Wednesday, August 24, 2011
Submarine
Submarine begins, as these tales so often do, with a precocious, damaged boy lusting after a moody, damaged girl. You may momentarily confuse this with own your life, but I assure you that is purely an illusion borne out of repeated exposure to the legions of wounded young men who appear to grow on celluloid like some sort of fungus. Was that me or Max Fischer? Or Antoine Doinel? Maybe Leolo Lauzon? It can be so hard to recall where the screen ends and memory begins sometimes. The past is just tawdry details and still photos. Far more preferable to watch your childhood printed to film and projected in the dark, where you can’t see anyone wince at the embarrassing bits and the soundtrack is always better.
Nostalgia is a powerful seducer, and there’s nothing quite as seductive as feeling nostalgia for someone else’s childhood. All the best bits of adolescence are there to be enjoyed, all the worst laughed away—it’s not like they belong to you, after all. How remarkable it is then that Richard Ayoade manages to avoid this trap in Submarine, his able and charming debut. True, he swipes many of his best moves from the French New Wave, right down to the adolescent Anna Karina who sends our hero into a hormonal tizzy (even the typography appears to be borrowed from Godard). The whole film could easily turn into an overly mannered nostalgia trip—for childhood, for old French movies where angry young men hated the world and wanted to get laid, for Wes Anderson before he ditched Owen Wilson as his writing partner—but Ayoade’s dark wit keeps the film lively and surprising. Submarine is often beautiful and sometimes very funny, but no one is likely to wish this were his or her childhood.

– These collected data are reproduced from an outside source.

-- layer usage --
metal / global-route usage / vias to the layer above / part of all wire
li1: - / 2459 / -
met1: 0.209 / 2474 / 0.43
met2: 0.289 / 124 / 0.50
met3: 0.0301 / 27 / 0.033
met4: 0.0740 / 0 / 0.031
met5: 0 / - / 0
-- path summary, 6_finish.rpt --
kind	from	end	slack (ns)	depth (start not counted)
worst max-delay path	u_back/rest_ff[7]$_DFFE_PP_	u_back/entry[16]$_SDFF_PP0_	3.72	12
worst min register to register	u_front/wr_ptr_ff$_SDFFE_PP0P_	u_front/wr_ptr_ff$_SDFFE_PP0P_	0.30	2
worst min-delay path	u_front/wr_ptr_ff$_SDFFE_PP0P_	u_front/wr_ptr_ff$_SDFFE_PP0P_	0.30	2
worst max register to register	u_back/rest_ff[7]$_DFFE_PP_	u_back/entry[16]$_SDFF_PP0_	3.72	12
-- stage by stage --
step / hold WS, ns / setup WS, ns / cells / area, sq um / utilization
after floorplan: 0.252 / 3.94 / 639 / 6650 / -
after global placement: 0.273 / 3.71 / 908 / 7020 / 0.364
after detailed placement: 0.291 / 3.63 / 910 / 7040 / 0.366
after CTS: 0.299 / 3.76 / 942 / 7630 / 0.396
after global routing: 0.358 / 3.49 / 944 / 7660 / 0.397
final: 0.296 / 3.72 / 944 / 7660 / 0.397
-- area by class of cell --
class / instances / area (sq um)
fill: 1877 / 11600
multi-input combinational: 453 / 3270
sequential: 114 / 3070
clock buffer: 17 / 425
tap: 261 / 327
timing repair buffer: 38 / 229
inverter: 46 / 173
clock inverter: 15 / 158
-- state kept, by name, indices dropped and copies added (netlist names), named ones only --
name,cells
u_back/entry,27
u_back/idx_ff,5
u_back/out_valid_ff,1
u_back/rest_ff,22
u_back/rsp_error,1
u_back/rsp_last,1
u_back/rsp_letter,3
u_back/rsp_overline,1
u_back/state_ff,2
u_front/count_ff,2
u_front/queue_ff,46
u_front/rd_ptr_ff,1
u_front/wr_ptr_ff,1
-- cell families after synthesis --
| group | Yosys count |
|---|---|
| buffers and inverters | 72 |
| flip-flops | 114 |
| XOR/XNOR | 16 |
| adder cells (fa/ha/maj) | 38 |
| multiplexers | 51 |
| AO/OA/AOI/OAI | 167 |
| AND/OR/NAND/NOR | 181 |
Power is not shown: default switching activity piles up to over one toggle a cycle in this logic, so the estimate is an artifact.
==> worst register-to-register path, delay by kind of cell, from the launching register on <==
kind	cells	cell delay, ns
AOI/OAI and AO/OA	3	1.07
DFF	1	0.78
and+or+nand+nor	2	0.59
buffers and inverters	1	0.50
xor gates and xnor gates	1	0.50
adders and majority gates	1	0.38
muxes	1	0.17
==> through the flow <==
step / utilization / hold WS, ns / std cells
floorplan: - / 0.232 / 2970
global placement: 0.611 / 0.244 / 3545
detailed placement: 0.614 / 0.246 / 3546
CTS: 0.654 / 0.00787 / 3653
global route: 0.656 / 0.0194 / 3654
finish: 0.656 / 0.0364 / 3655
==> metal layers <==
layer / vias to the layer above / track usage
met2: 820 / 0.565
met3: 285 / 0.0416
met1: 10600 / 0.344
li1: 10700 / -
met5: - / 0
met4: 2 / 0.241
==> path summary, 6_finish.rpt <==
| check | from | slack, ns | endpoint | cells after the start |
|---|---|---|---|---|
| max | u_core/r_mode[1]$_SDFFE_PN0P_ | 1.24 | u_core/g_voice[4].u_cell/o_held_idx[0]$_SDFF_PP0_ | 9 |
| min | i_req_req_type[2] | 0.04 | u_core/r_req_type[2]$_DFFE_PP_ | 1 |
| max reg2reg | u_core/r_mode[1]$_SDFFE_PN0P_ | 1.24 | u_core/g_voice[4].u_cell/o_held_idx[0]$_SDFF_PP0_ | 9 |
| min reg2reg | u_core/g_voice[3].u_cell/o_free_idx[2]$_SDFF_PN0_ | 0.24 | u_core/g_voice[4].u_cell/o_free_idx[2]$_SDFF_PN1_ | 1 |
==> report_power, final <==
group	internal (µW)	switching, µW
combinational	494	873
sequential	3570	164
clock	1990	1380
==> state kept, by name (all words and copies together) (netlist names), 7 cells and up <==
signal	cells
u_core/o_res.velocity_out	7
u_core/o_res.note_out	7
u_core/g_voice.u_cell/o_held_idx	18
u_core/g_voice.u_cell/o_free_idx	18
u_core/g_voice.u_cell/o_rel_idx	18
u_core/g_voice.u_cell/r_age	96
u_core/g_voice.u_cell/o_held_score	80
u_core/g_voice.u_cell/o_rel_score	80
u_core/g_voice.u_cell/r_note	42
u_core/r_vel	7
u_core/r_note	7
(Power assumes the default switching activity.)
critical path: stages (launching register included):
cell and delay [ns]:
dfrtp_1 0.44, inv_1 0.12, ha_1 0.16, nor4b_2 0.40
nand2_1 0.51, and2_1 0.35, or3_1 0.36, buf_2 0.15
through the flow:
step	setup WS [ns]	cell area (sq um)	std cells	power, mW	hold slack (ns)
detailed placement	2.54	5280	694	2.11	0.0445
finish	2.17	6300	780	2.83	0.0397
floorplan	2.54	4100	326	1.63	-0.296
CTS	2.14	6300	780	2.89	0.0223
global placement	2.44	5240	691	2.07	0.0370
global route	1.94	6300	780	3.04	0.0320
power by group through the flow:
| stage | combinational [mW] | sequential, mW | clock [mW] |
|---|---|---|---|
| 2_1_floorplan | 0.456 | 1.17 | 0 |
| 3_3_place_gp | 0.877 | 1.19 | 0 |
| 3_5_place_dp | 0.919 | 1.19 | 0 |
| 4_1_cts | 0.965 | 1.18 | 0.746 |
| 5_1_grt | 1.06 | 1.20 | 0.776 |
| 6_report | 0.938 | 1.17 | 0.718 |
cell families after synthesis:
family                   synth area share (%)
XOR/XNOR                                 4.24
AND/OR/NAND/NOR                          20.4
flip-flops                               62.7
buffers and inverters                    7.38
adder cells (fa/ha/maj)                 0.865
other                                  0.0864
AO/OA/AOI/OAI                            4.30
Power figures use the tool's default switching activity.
<file path="src/uicv_pkg.sv">
// Shared types, codes and the CRC-32 byte function of the update image verifier.
package uicv_pkg;

   localparam logic [31:0] MAGIC_RESET   = 32'h4F54_4131;
   localparam logic [31:0] MAX_LEN_RESET = 32'd51200;
   localparam logic [31:0] CRC_POLY      = 32'hEDB8_8320;
   localparam logic [31:0] CRC_INIT      = 32'hFFFF_FFFF;

   localparam logic CSR_IMAGE_MAGIC = 1'b0;
   localparam logic CSR_MAX_LENGTH  = 1'b1;

   typedef enum logic [1:0] {
      PHASE_IDLE   = 2'd0,
      PHASE_HEADER = 2'd1,
      PHASE_DATA   = 2'd2
   } phase_type;

   typedef enum logic [2:0] {
      STATUS_NONE_PENDING = 3'd0,
      STATUS_HEADER_ERROR = 3'd1,
      STATUS_BAD_LENGTH   = 3'd2,
      STATUS_DATA_ERROR   = 3'd3,
      STATUS_CRC_MISMATCH = 3'd4,
      STATUS_VERIFIED     = 3'd5
   } status_type;

   typedef struct packed {
      logic [7:0] data_byte;
      logic       image_start;
      logic       read_failed;
   } req_type;

   typedef struct packed {
      status_type  status;
      logic        clear_header;
      logic [31:0] image_length;
      logic [31:0] target_address;
      logic [31:0] computed_crc;
   } rsp_type;

   function automatic logic [31:0] crc_byte(input logic [31:0] crc, input logic [7:0] data);
      logic [31:0] c;
      c = crc ^ {24'd0, data};
      for (int b = 0; b < 8; b++) begin
         c = c[0] ? ((c >> 1) ^ CRC_POLY) : (c >> 1);
      end
      return c;
   endfunction

endpackage

</file>
<file path="src/update_image_crc_verifier_core.sv">
// Update image CRC-32 verifier top level: input register, engine, result register.
// A result is held in the result register once the engine takes its item from the input register.
// Throughput: one byte per cycle while not stalled, set by the eight-step CRC byte network in the engine.
// The input stalls only while its register is full and a result waits under rsp_stall.
// Reset (synchronous): pipeline empty, phase idle, CRC all ones, registers at defaults.
module update_image_crc_verifier_core import uicv_pkg::*; (
   input  logic        clock,
   input  logic        reset,
   input  logic        req_valid,
   output logic        req_stall,
   input  req_type     req_item,
   output logic        rsp_valid,
   input  logic        rsp_stall,
   output rsp_type     rsp_item,
   input  logic        csr_wr_en,
   input  logic        csr_index,
   input  logic [31:0] csr_wr_data
);

   logic        in_valid_ff, in_valid_in;
   req_type     in_item_ff;
   logic        out_valid_ff, out_valid_in;
   rsp_type     out_item_ff;
   logic [31:0] magic_ff, max_len_ff;

   logic    out_free, advance, fire;
   rsp_type result;

   assign out_free  = !out_valid_ff || !rsp_stall;
   assign advance   = in_valid_ff && out_free;
   assign req_stall = in_valid_ff && !out_free;
   assign rsp_valid = out_valid_ff;
   assign rsp_item  = out_item_ff;

   always_comb begin
      in_valid_in = in_valid_ff;
      if (req_valid && !req_stall) begin
         in_valid_in = 1'b1;
      end else if (advance) begin
         in_valid_in = 1'b0;
      end
      out_valid_in = out_valid_ff;
      if (advance && fire) begin
         out_valid_in = 1'b1;
      end else if (!rsp_stall) begin
         out_valid_in = 1'b0;
      end
   end

   uicv_engine u_engine (
      .clock       (clock),
      .reset       (reset),
      .advance     (advance),
      .item        (in_item_ff),
      .image_magic (magic_ff),
      .max_length  (max_len_ff),
      .rsp_fire    (fire),
      .rsp         (result)
   );

   always_ff @(posedge clock) begin
      if (reset) begin
         in_valid_ff  <= 1'b0;
         out_valid_ff <= 1'b0;
      end else begin
         in_valid_ff  <= in_valid_in;
         out_valid_ff <= out_valid_in;
      end
   end

   always_ff @(posedge clock) begin
      if (req_valid && !req_stall) begin
         in_item_ff <= req_item;
      end
      if (advance && fire) begin
         out_item_ff <= result;
      end
   end

   always_ff @(posedge clock) begin
      if (reset) begin
         magic_ff   <= MAGIC_RESET;
         max_len_ff <= MAX_LEN_RESET;
      end else if (csr_wr_en) begin
         case (csr_index)
            CSR_IMAGE_MAGIC: magic_ff   <= csr_wr_data;
            CSR_MAX_LENGTH:  max_len_ff <= csr_wr_data;
            default:         magic_ff   <= magic_ff;
         endcase
      end
   end

   a_clear_matches_status: assert property (@(posedge clock) disable iff (reset)
      out_valid_ff |-> (out_item_ff.clear_header ==
         (out_item_ff.status != STATUS_NONE_PENDING &&
          out_item_ff.status != STATUS_HEADER_ERROR)))
      else $error("clear_header disagrees with status");

   a_crc_only_at_end: assert property (@(posedge clock) disable iff (reset)
      (out_valid_ff && out_item_ff.status != STATUS_VERIFIED &&
       out_item_ff.status != STATUS_CRC_MISMATCH) |-> (out_item_ff.computed_crc == 32'd0))
      else $error("computed_crc set without a finished CRC");

   a_hold_on_full_stall: assert property (@(posedge clock) disable iff (reset)
      (in_valid_ff && out_valid_ff && rsp_stall) |=> (in_valid_ff && $stable(in_item_ff)))
      else $error("input item lost while result stalled");

   a_header_error_clean: assert property (@(posedge clock) disable iff (reset)
      (out_valid_ff && out_item_ff.status == STATUS_HEADER_ERROR) |->
         (out_item_ff.image_length == 32'd0 && out_item_ff.target_address == 32'd0))
      else $error("header read error reports header words");

endmodule

</file>
<file path="src/uicv_engine.sv">
// Header parse, length check and running CRC state for one byte per cycle while advance is high.
module uicv_engine import uicv_pkg::*; (
   input  logic        clock,
   input  logic        reset,
   input  logic        advance,
   input  req_type     item,
   input  logic [31:0] image_magic,
   input  logic [31:0] max_length,
   output logic        rsp_fire,
   output rsp_type     rsp
);

   phase_type   phase_ff, phase_in;
   logic [3:0]  count_ff, count_in;
   logic [31:0] magic_ff, magic_in;
   logic [31:0] length_ff, length_in;
   logic [31:0] crc_word_ff, crc_word_in;
   logic [31:0] target_ff, target_in;
   logic [31:0] running_ff, running_in;
   logic [31:0] left_ff, left_in;

   phase_type   eff_phase;
   logic [3:0]  eff_count;
   logic [31:0] eff_magic, eff_length, eff_crc_word, eff_target, eff_running, eff_left;
   logic [31:0] byte_word, next_running, fin;

   always_comb begin
      eff_phase    = item.image_start ? PHASE_HEADER : phase_ff;
      eff_count    = item.image_start ? 4'd0 : count_ff;
      eff_magic    = item.image_start ? 32'd0 : magic_ff;
      eff_length   = item.image_start ? 32'd0 : length_ff;
      eff_crc_word = item.image_start ? 32'd0 : crc_word_ff;
      eff_target   = item.image_start ? 32'd0 : target_ff;
      eff_running  = item.image_start ? CRC_INIT : running_ff;
      eff_left     = item.image_start ? 32'd0 : left_ff;

      byte_word    = {24'd0, item.data_byte} << {eff_count[1:0], 3'b000};
      next_running = crc_byte(eff_running, item.data_byte);
      fin          = ~next_running;

      phase_in    = eff_phase;
      count_in    = eff_count;
      magic_in    = eff_magic;
      length_in   = eff_length;
      crc_word_in = eff_crc_word;
      target_in   = eff_target;
      running_in  = eff_running;
      left_in     = eff_left;

      rsp_fire            = 1'b0;
      rsp.status          = STATUS_NONE_PENDING;
      rsp.clear_header    = 1'b0;
      rsp.image_length    = 32'd0;
      rsp.target_address  = 32'd0;
      rsp.computed_crc    = 32'd0;

      case (eff_phase)
         PHASE_HEADER: begin
            if (item.read_failed) begin
               rsp_fire   = 1'b1;
               rsp.status = STATUS_HEADER_ERROR;
               phase_in   = PHASE_IDLE;
            end else begin
               case (eff_count[3:2])
                  2'd0:    magic_in    = eff_magic | byte_word;
                  2'd1:    length_in   = eff_length | byte_word;
                  2'd2:    crc_word_in = eff_crc_word | byte_word;
                  default: target_in   = eff_target | byte_word;
               endcase
               count_in = eff_count + 4'd1;
               if (eff_count == 4'd15) begin
                  rsp.image_length   = length_in;
                  rsp.target_address = target_in;
                  if (magic_in != image_magic) begin
                     rsp_fire   = 1'b1;
                     rsp.status = STATUS_NONE_PENDING;
                     phase_in   = PHASE_IDLE;
                  end else if (length_in == 32'd0 || length_in > max_length) begin
                     rsp_fire         = 1'b1;
                     rsp.status       = STATUS_BAD_LENGTH;
                     rsp.clear_header = 1'b1;
                     phase_in         = PHASE_IDLE;
                  end else begin
                     phase_in   = PHASE_DATA;
                     left_in    = length_in;
                     running_in = CRC_INIT;
                  end
               end
            end
         end
         PHASE_DATA: begin
            rsp.image_length   = eff_length;
            rsp.target_address = eff_target;
            rsp.clear_header   = 1'b1;
            if (item.read_failed) begin
               rsp_fire   = 1'b1;
               rsp.status = STATUS_DATA_ERROR;
               phase_in   = PHASE_IDLE;
            end else begin
               running_in = next_running;
               left_in    = eff_left - 32'd1;
               if (eff_left == 32'd1) begin
                  rsp_fire         = 1'b1;
                  rsp.computed_crc = fin;
                  rsp.status       = (fin == eff_crc_word) ? STATUS_VERIFIED
                                                           : STATUS_CRC_MISMATCH;
                  phase_in         = PHASE_IDLE;
               end
            end
         end
         default: begin
            phase_in = PHASE_IDLE;
         end
      endcase
   end

   always_ff @(posedge clock) begin
      if (reset) begin
         phase_ff   <= PHASE_IDLE;
         count_ff   <= 4'd0;
         running_ff <= CRC_INIT;
         left_ff    <= 32'd0;
      end else if (advance) begin
         phase_ff   <= phase_in;
         count_ff   <= count_in;
         running_ff <= running_in;
         left_ff    <= left_in;
      end
   end

   always_ff @(posedge clock) begin
      if (advance) begin
         magic_ff    <= magic_in;
         length_ff   <= length_in;
         crc_word_ff <= crc_word_in;
         target_ff   <= target_in;
      end
   end

endmodule

</file>
<file path="config.mk">
export PLATFORM = sky130hd
export DESIGN_NAME = update_image_crc_verifier_core
export DESIGN_NICKNAME = d
export VERILOG_FILES = /design/src/uicv_pkg.sv /design/src/update_image_crc_verifier_core.sv /design/src/uicv_engine.sv
export SDC_FILE = /design/constraint.sdc
export NUM_CORES = 1
export LEC_CHECK = 0
export ABC_CLOCK_PERIOD_IN_PS = 18100
export BUFFER_PORTS_ARGS = -buffer_cell sky130_fd_sc_hd__buf_4
export CORE_MARGIN = 2
export CORE_UTILIZATION = 55
export DETAILED_ROUTE_END_ITERATION = 7
export PLACE_DENSITY_LB_ADDON = 0.1
export SYNTH_ARGS = -nofsm -noshare
export SYNTH_HDL_FRONTEND = slang
export SYNTH_SLANG_ARGS = --single-unit
</file>
<file path="constraint.sdc">
create_clock -name clock -period 18.1 [get_ports clock]
set_clock_uncertainty 0.2 [all_clocks]
set_input_delay 2.715 -clock clock [delete_from_list [all_inputs] [get_ports clock]]
set_output_delay 2.715 -clock clock [all_outputs]
set_load 0.02 [all_outputs]
</file>
==> impl_results.md <==
- First-pass GRT wire length: 104,300 um
- Final nets: 2,548
- Worst reg2reg endpoint: rsp_item[94]
- Pwr/cell area: 87.97 nW/um^2
- Min Tclk post-route: 6.498 ns
- Vias per cell: 6.415
- Wire per inst: 22.70 um
- Hold Path Class: flop to flop
- Final wirelength: 68,460 um
- Max Freq: 0.1539 GHz
- R2R Setup Slk: 11.60 ns
- Core ar.: 38,830 um^2
- Hold Violations, Final: 0
- RSZ-0062 raised after global routing: false
- Die area: 41,130 um^2
- Distinct cells, synth: 89
- Worst hold slack: 0.2550 ns
- Synthesized area: 21,740 um^2
- Die H: 202.8 um
- Post-synth EDFFs: 238
- Final worst-path cycle share: 35.90%
- Register bit total from synthesis: 374
- DR iter-0 viols: 2,431
- DR vias: 19.35k
- Crit path DAT: 6.49 ns
- Fin cells: 3,016
- Syn Nets: 2,523
- Vias in the first global route: 17.82k
- Starting Density: 55.99%
- Worst Tran Pin Value: 1.239 ns
- ANT nets after route: 0
- Share of flip-flops with an asynchronous set or reset: 0%
- Clock transition at path regs: 0.06 ns
- Most frequent cells in the layout: nor2_1, nand2_1, edfxtp_1
- Critical Path Source: in_item_ff[1]
- Clock sinks: 374
- Crit path capture: rsp_item[94]
- Ant diodes: 0
- Die Wd: 202.8 um
- Ys flop type: edfxtp_1
- Max Cap Viol: 0
- CTS root buf: clkbuf_16
- Worst vdd ir: 0.00008028 V
- HPWL after DPL: 44,810 um
- GPL Wtd Cong: 0.9327
- Hold buffer count at cts: 0
- Insertion delay to the later sink of the worst-skew pair: 0.58 ns
- Worst R2R Path Depth: 17
- Cell Rows: 72
- WP data required: 18.09 ns
- Num CTS Buffers: 42
- Slew headroom: 17.37%
- PortBufs: 149
- Sequential area share after synthesis: 45.40%
- Most common cell after layout, fill and taps aside: nor2_1
- # IOs: 150
- Final Slew Violations: 0
- Htree depth: 2
- Avg Synthesized Cell Area: 8.913 um^2
- Initial antenna violation count: 0
- # resized after CTS: 0
- Cells after Synth: 2,439
- Pin count of the biggest net entering global routing: 195
- Clock buffer depth: 3
- Outcome: completed
- Post-Place Cells: 2,938
- FF-to-FF Start: in_item_ff[1]
- Layout cells sized above 1: 12.37%
- Final global-route overflow total: 0
- Ys Warns: 0
- CTS tree: built
- Final setup TNS: 0 ns
- GRT Overall Usage: 32.58%
- Post-DP Area: 23,030 um^2
- P&R area growth vs syn: 12.54%
- Drt first pass iters: 6
- Critical path class: flop to flop
- Post-CTS setup buffers: 0
- CP Capture Type: flop
- CP max FO: 194
- DRC: 0
- Crit start category: flop
- Setup Viol. Count Final: 0
- HP Start: max_len_ff[31]
- Design Area, Final: 24,460 um^2
- P_leak: 9.206 nW
## report_power, final
part / switching (mW) / total (mW) / internal [mW]
clock: 0.356 / 0.879 / 0.523
combinational: 0.205 / 0.314 / 0.109
sequential: 0.0248 / 0.959 / 0.934
## cell families after synthesis
| kind of cell | after synthesis | synth area share [%] |
|---|---|---|
| and+or+nand+nor | 879 | 19.26 |
| AOI/OAI and AO/OA | 690 | 20.19 |
| DFF | 374 | 45.40 |
| buffers and inverters | 278 | 5.053 |
| xor gates and xnor gates | 137 | 5.750 |
| muxes | 45 | 2.268 |
| adders and majority gates | 36 | 2.072 |
## how the worst min path moves through the flow
stage	cells after the start	endpoint
global placement	2	max_len_ff[31]
floorplan	2	u_engine.phase_ff[1]
global route	2	max_len_ff[27]
CTS	2	max_len_ff[27]
finish	2	max_len_ff[31]
detailed placement	2	max_len_ff[27]
## routing by layer
layer	vias to the layer above	global-route usage (%)	part of all wire, %
met5	-	0	0
met4	0	11.03	3.0
met3	146	5.554	9.8
met2	1039	49.95	45
met1	9258	46.84	42
li1	8904	-	-
## synth_stat cells (7+ instances only)
cell type	count	area [um^2]
and3_1	14	87.58
buf_2	25	125.1
a22o_1	16	140.1
and2_1	22	137.6
xnor2_1	98	858.3
nor4_1	25	156.4
nor3b_1	7	52.55
a21oi_1	194	970.9
mux2i_1	20	200.2
nand3_1	29	145.1
clkbuf_1	159	596.8
nor2_1	296	1111
nor2b_1	54	337.8
xor2_1	35	306.5
mux2_2	18	202.7
a311oi_1	12	105.1
a31oi_1	97	606.8
o22ai_1	41	256.5
nand2_1	251	942.2
a221oi_1	11	96.34
o32ai_1	8	70.07
edfxtp_1	238	7147
a222oi_1	7	70.07
o31ai_1	8	60.06
o21ai_0	125	625.6
a211oi_1	15	112.6
nor3_1	61	305.3
a22oi_1	40	300.3
buf_1	18	67.56
ha_1	36	450.4
nand3b_1	19	142.6
dfxtp_1	136	2723
nand2b_1	42	262.8
nand4_1	17	106.4
inv_1	68	255.2
a21o_1	37	277.8
## through the flow
step | utilization (%) | power (mW) | setup slack (ns)
floorplan | - | 1.188 | 10.06
global placement | 59.32 | 1.275 | 11.42
detailed placement | 59.32 | 1.282 | 11.35
CTS | 62.99 | 2.154 | 11.60
global route | 63.01 | 2.218 | 11.12
finish | 63.01 | 2.152 | 11.60
## registers in the layout (all words and copies together) (netlist names)
| signal | flops |
|---|---|
| u_engine.crc_word_ff | 32 |
| u_engine.running_ff | 32 |
| rsp_item | 100 |
| u_engine.target_ff | 32 |
| rsp_valid | 1 |
| max_len_ff | 32 |
| in_item_ff | 10 |
| u_engine.left_ff | 32 |
| in_valid_ff | 1 |
| magic_ff | 32 |
| u_engine.count_ff | 4 |
| u_engine.length_ff | 32 |
| u_engine.magic_ff | 32 |
| u_engine.phase_ff | 2 |
## critical path, cell delays in order (launching register included)
cell and delay (ns):
edfxtp_1 0.37, buf_12 0.49, buf_4 0.80, buf_4 0.70, nor2b_1 0.19, a21oi_1 0.20
inv_1 0.10, ha_1 0.32, nand4_1 0.08, nor3_1 0.28, a21boi_0 0.23, o31a_1 0.16
a211oi_2 0.05, nand3_1 0.22, a31oi_1 0.12, a21o_1 0.25, inv_4 0.38, buf_4 0.76
## cell type report
class                           count  area (um^2)
Multi-Input combinational cell   1787        10820
Clock inverter                     12        132.6
Inverter                           71        271.5
Fill cell                        3323        14360
Timing Repair Buffer              188         1424
Sequential cell                   374         9869
Clock buffer                       66         1295
Tap cell                          518        648.1
Power figures use the tool's default switching activity.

For one thing, our precocious, damaged boy is actually something of a dick, as the film takes great pains to point out. Neurotic far beyond his years, 15-year-old Oliver Tate nervously monitors his parents’ marriage for signs of cracks. He even goes so far as to chart their sexual activities, where, it must be said, things look grimly flaccid. While envisioning the demise of his family unit, he throws himself into an adolescent affair with a coy pyromaniac named Jordana, only to abandon the girl as her mother undergoes life-or-death surgery. Even worse, he begins spying on his own mother, convinced she is having an affair with the ninja guru next door (turns out it was just a hand job, thank goodness). He even contemplates poisoning Jordana’s dog, partly to prepare her for the inevitably of death and loss, and partly to open up a chance to comfort her with some sweet, sweet, awkward teenage loving. Clearly, this is a disturbed child.
Does he mature in the end? Has he learned a lesson? I’m not optimistic, but I remain uncertain, which is a credit to Ayoade’s largely non-judgmental tone. He’s less concerned with navigating the rocky seas towards a dubious maturity than he is with blurring the lines between adolescent follies and adult mistakes. The director may grant these characters a kind of happy ending—not like the neighbour’s, I should add—but for a film that seems so soft on first brush there are a surprising number of barbed edges buried here. Chances are these people will go on wounding each other in new and different ways, held together only by the fact that some out there happen to love the things (or people) that hurt them. For all the film’s whimsy, there is a certain dark logic to this conclusion. Adolescence, after all, is a horrible parade of embarrassments and accidental cruelties. I’m not so sure about young love, but young masochism sounds pretty plausible to me.